TASK DESCRIPTION: Give again, word for word, each line below starting at the one that contains "nand2_2: 4 / 4" and ending at the one that contains "detailed placement: 0.16".

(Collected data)
● ● ● ● ● ● ●
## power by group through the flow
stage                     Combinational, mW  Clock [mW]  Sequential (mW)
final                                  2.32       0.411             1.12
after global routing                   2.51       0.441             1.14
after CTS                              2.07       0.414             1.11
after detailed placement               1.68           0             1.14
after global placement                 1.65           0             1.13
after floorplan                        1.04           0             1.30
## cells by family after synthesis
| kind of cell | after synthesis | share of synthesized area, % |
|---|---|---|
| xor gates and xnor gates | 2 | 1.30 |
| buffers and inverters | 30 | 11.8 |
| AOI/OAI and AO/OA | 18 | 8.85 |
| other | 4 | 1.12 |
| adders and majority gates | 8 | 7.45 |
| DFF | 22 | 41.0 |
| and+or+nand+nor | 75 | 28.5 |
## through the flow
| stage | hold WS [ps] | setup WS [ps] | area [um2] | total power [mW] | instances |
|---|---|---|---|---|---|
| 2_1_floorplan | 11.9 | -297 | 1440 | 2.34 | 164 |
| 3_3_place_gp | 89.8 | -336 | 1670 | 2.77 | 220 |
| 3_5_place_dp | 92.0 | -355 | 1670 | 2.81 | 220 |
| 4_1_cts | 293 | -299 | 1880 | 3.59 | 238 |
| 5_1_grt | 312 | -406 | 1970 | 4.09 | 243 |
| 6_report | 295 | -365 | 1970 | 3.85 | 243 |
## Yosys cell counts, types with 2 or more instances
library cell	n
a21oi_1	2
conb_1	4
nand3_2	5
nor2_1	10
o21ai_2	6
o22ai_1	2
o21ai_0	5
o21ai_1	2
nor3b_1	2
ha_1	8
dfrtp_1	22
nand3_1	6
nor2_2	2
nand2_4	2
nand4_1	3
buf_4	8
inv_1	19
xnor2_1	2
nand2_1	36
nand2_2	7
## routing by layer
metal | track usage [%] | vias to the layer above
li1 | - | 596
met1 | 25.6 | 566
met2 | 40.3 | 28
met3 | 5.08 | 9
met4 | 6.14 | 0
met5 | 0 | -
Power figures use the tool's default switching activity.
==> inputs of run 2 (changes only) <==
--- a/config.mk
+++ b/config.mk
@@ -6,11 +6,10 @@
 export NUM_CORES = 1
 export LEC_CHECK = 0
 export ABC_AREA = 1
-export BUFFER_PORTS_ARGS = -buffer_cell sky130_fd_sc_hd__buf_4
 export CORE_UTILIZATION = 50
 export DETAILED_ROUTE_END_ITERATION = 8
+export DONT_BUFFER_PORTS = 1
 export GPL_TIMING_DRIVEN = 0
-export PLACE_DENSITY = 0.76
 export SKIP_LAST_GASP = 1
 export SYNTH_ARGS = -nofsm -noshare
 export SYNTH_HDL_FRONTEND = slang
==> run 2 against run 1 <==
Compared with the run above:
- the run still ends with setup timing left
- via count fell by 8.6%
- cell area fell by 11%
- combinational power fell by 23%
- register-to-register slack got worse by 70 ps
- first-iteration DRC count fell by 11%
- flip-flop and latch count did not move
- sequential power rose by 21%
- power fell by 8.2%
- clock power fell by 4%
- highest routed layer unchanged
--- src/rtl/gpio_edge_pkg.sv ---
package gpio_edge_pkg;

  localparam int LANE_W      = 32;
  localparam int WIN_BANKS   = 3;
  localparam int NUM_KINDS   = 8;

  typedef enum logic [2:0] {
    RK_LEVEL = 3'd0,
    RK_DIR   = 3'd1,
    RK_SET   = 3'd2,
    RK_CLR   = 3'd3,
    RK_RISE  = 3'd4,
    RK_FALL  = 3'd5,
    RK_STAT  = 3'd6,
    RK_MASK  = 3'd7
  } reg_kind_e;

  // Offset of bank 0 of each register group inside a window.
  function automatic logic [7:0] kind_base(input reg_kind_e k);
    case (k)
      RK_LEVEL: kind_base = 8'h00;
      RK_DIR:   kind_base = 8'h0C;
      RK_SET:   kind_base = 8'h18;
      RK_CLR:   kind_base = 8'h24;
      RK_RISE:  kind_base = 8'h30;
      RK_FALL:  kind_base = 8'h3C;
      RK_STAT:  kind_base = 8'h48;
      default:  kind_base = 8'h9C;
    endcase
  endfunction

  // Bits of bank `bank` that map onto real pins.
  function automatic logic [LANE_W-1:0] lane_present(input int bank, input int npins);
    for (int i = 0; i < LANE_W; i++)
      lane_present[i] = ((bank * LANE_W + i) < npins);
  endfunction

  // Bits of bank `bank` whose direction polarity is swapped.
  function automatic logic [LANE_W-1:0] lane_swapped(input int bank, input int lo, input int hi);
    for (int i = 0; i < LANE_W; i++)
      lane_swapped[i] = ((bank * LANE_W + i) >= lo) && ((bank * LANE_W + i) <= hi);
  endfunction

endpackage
● ● ● ● ● ● ●
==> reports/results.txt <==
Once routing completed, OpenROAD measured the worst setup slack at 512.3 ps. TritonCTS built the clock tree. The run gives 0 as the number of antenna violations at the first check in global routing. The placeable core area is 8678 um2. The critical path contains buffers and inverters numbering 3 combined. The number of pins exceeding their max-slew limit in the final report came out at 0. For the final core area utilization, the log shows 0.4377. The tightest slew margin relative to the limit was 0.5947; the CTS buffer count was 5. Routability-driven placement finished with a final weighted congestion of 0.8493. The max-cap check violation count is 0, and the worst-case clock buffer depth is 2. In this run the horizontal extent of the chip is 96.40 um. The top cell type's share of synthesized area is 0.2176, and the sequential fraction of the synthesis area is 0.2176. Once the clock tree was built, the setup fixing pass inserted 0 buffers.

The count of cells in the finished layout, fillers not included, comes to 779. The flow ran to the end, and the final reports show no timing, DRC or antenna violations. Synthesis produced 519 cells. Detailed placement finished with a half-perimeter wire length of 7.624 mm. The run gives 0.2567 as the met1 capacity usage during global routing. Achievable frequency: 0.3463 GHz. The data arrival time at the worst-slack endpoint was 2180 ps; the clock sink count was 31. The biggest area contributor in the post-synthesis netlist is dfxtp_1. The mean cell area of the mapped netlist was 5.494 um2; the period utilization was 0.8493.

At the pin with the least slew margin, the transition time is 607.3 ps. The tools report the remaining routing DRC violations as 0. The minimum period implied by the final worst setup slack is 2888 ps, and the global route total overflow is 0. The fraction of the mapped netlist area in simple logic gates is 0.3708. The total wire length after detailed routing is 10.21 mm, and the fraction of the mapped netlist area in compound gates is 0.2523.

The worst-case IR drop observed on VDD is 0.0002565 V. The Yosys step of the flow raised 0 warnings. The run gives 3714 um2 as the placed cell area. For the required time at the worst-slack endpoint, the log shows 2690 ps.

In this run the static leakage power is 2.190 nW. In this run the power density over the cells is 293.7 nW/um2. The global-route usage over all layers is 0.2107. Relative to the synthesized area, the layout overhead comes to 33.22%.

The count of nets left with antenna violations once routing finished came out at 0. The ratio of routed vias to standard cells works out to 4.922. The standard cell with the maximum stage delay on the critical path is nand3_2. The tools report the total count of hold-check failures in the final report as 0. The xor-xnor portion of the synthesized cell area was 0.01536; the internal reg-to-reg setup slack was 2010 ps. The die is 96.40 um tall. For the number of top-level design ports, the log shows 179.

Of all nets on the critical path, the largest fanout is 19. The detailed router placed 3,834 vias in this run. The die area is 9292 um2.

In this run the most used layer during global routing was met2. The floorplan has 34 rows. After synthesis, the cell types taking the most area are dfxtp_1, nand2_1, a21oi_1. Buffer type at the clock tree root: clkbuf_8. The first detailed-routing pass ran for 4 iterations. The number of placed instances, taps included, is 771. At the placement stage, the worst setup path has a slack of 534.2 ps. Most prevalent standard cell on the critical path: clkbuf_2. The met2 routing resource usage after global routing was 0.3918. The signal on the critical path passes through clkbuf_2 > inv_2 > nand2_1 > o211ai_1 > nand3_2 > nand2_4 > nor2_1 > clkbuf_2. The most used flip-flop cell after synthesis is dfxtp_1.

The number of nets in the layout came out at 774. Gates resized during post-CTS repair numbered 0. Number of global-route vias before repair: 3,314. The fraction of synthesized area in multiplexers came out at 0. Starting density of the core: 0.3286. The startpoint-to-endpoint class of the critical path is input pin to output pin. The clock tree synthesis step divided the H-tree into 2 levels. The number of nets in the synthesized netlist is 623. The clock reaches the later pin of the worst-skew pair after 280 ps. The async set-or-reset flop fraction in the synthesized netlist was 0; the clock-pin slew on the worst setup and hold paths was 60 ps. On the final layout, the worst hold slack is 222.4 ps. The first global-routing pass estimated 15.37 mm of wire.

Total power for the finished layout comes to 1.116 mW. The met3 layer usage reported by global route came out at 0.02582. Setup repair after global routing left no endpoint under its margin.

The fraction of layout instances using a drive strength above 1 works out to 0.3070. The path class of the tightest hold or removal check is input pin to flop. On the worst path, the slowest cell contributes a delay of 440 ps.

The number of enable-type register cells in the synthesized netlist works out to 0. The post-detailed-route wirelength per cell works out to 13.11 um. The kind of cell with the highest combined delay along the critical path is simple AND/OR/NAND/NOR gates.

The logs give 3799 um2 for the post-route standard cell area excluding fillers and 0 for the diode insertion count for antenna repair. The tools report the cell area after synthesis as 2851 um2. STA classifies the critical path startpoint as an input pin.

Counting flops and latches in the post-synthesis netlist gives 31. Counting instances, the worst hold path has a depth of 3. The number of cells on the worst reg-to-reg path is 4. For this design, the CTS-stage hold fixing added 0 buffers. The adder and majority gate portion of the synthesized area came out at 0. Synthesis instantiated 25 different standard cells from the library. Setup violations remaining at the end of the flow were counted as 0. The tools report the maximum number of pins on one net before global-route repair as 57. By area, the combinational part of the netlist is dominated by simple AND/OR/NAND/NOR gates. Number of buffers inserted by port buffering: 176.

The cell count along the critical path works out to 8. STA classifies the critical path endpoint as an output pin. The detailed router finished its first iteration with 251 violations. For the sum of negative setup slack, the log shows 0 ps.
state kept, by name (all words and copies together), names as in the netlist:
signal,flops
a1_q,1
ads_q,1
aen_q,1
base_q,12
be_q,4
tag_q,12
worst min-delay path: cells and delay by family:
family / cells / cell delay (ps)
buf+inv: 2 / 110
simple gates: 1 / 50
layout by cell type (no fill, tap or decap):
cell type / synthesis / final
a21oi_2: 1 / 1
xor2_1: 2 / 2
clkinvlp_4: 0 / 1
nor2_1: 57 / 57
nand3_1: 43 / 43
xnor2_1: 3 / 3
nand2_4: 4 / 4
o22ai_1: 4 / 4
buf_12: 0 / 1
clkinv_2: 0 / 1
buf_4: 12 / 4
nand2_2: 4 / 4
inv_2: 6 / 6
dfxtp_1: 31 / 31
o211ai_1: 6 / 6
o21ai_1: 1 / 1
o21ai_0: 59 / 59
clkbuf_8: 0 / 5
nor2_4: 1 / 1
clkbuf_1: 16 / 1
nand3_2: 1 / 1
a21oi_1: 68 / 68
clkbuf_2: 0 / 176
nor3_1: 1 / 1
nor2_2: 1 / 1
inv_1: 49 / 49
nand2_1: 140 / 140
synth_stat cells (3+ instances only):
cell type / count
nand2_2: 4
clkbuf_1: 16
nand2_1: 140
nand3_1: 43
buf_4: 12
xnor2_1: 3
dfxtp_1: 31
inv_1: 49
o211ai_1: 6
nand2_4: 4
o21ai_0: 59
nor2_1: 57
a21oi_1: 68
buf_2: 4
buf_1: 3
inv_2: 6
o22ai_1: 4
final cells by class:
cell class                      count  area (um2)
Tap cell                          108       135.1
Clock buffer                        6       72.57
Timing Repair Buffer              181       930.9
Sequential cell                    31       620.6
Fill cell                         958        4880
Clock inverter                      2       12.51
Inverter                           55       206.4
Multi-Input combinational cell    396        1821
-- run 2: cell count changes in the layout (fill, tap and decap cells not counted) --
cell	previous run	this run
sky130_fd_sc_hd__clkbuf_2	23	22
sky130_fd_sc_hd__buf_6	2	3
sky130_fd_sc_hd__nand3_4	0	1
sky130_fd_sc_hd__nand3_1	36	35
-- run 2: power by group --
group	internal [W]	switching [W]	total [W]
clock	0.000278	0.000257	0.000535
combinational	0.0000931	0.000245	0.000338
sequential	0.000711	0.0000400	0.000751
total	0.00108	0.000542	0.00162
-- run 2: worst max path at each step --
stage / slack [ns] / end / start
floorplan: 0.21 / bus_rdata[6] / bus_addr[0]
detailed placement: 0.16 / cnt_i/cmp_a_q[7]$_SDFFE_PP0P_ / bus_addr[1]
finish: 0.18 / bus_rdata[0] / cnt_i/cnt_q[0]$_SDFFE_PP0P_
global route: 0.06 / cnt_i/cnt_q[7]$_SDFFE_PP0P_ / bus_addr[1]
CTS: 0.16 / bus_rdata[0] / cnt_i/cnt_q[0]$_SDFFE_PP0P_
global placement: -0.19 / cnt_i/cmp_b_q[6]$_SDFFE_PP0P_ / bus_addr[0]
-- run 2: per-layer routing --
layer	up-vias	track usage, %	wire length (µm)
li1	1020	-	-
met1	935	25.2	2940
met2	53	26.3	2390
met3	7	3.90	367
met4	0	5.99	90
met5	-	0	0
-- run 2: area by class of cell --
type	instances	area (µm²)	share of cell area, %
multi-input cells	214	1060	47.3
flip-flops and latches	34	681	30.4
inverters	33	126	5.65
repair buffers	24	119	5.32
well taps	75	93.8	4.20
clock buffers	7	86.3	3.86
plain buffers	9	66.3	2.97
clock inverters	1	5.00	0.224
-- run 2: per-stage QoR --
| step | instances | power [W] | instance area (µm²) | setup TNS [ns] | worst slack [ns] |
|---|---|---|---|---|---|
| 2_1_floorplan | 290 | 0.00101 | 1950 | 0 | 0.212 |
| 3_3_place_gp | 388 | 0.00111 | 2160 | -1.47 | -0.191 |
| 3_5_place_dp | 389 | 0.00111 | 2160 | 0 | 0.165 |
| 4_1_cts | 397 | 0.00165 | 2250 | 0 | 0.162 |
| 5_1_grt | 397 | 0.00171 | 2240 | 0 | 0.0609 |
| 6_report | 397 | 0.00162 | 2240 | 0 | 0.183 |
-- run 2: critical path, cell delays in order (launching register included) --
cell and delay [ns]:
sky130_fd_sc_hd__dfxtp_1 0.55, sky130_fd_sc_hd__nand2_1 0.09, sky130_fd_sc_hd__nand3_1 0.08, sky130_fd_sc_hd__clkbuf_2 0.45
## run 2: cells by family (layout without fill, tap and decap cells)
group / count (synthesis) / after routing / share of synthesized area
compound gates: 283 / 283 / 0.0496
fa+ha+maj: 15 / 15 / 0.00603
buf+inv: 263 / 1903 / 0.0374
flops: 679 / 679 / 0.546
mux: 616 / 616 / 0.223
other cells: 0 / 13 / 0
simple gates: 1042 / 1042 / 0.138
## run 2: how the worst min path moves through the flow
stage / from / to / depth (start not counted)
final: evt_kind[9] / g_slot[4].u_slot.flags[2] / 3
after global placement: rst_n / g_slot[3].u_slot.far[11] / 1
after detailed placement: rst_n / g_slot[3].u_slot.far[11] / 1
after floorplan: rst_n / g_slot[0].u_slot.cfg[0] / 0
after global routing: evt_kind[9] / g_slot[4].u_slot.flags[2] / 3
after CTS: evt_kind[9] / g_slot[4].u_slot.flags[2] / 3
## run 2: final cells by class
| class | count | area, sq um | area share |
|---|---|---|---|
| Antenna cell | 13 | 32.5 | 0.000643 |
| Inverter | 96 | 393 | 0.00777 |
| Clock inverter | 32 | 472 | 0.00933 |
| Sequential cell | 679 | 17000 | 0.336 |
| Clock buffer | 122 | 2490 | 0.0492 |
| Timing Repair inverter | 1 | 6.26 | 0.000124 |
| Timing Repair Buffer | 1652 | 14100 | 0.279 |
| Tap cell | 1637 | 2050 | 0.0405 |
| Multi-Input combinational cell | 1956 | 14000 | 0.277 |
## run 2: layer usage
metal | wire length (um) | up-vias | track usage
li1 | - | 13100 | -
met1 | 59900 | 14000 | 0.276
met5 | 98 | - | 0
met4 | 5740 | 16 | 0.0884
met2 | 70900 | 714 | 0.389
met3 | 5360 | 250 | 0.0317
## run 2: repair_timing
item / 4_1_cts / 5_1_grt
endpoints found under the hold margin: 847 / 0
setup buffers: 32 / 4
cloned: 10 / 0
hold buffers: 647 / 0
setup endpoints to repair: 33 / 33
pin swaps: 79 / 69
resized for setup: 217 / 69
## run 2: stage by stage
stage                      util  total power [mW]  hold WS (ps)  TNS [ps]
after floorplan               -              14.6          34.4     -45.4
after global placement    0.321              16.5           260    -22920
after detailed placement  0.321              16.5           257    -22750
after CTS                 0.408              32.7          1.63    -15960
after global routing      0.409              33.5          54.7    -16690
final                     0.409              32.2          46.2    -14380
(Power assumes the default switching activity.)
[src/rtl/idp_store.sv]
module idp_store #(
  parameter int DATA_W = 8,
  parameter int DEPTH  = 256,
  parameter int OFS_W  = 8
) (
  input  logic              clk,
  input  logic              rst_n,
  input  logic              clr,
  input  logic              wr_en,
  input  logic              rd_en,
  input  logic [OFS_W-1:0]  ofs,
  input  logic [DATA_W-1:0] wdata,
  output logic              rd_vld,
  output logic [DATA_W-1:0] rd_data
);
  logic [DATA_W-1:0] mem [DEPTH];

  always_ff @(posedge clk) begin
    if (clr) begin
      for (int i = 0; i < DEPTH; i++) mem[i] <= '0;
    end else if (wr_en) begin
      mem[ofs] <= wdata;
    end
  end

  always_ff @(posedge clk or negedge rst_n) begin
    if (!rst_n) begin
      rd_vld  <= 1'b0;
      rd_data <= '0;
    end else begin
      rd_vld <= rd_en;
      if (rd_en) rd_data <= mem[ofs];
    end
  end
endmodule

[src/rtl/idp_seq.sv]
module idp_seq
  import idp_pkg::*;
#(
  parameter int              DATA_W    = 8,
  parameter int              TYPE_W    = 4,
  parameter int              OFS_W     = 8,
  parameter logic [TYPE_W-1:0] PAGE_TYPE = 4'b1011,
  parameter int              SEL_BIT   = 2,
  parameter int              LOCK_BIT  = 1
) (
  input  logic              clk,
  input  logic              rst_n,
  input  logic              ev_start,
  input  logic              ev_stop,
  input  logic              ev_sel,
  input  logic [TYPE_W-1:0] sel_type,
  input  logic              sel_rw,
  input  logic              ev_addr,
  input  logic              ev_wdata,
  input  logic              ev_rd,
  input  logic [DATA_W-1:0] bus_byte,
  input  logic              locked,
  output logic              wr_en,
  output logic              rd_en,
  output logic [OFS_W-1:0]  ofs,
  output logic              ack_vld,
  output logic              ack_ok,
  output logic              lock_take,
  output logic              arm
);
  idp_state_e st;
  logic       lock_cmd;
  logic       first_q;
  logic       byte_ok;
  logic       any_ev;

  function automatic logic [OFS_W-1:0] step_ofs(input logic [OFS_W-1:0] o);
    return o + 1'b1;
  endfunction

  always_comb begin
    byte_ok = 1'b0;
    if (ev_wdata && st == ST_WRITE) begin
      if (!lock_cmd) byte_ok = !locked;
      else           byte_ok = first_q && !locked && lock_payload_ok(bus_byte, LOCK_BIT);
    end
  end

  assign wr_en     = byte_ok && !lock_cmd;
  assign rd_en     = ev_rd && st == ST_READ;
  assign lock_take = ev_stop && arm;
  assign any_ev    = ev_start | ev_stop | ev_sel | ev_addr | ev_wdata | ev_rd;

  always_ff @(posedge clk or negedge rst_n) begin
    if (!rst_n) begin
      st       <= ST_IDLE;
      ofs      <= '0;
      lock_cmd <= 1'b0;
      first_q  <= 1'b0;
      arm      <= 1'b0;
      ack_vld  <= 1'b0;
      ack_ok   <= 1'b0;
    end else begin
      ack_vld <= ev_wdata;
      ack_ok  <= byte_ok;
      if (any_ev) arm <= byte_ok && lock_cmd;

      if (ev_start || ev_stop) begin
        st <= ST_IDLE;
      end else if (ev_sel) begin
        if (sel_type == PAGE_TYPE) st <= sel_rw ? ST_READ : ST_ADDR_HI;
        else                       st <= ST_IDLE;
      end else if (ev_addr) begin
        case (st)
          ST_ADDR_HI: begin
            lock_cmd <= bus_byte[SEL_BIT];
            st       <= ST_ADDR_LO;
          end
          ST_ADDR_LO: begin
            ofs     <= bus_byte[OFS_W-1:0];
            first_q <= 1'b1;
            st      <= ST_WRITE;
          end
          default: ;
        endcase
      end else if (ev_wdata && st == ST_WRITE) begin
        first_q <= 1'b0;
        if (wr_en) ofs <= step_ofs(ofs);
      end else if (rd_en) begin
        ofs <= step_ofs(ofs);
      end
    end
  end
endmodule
● ● ● ● ● ● ●
REPLY TO THE TASK:
nand2_2: 4 / 4
inv_2: 6 / 6
dfxtp_1: 31 / 31
o211ai_1: 6 / 6
o21ai_1: 1 / 1
o21ai_0: 59 / 59
clkbuf_8: 0 / 5
nor2_4: 1 / 1
clkbuf_1: 16 / 1
nand3_2: 1 / 1
a21oi_1: 68 / 68
clkbuf_2: 0 / 176
nor3_1: 1 / 1
nor2_2: 1 / 1
inv_1: 49 / 49
nand2_1: 140 / 140
synth_stat cells (3+ instances only):
cell type / count
nand2_2: 4
clkbuf_1: 16
nand2_1: 140
nand3_1: 43
buf_4: 12
xnor2_1: 3
dfxtp_1: 31
inv_1: 49
o211ai_1: 6
nand2_4: 4
o21ai_0: 59
nor2_1: 57
a21oi_1: 68
buf_2: 4
buf_1: 3
inv_2: 6
o22ai_1: 4
final cells by class:
cell class                      count  area (um2)
Tap cell                          108       135.1
Clock buffer                        6       72.57
Timing Repair Buffer              181       930.9
Sequential cell                    31       620.6
Fill cell                         958        4880
Clock inverter                      2       12.51
Inverter                           55       206.4
Multi-Input combinational cell    396        1821
-- run 2: cell count changes in the layout (fill, tap and decap cells not counted) --
cell	previous run	this run
sky130_fd_sc_hd__clkbuf_2	23	22
sky130_fd_sc_hd__buf_6	2	3
sky130_fd_sc_hd__nand3_4	0	1
sky130_fd_sc_hd__nand3_1	36	35
-- run 2: power by group --
group	internal [W]	switching [W]	total [W]
clock	0.000278	0.000257	0.000535
combinational	0.0000931	0.000245	0.000338
sequential	0.000711	0.0000400	0.000751
total	0.00108	0.000542	0.00162
-- run 2: worst max path at each step --
stage / slack [ns] / end / start
floorplan: 0.21 / bus_rdata[6] / bus_addr[0]
detailed placement: 0.16 / cnt_i/cmp_a_q[7]$_SDFFE_PP0P_ / bus_addr[1]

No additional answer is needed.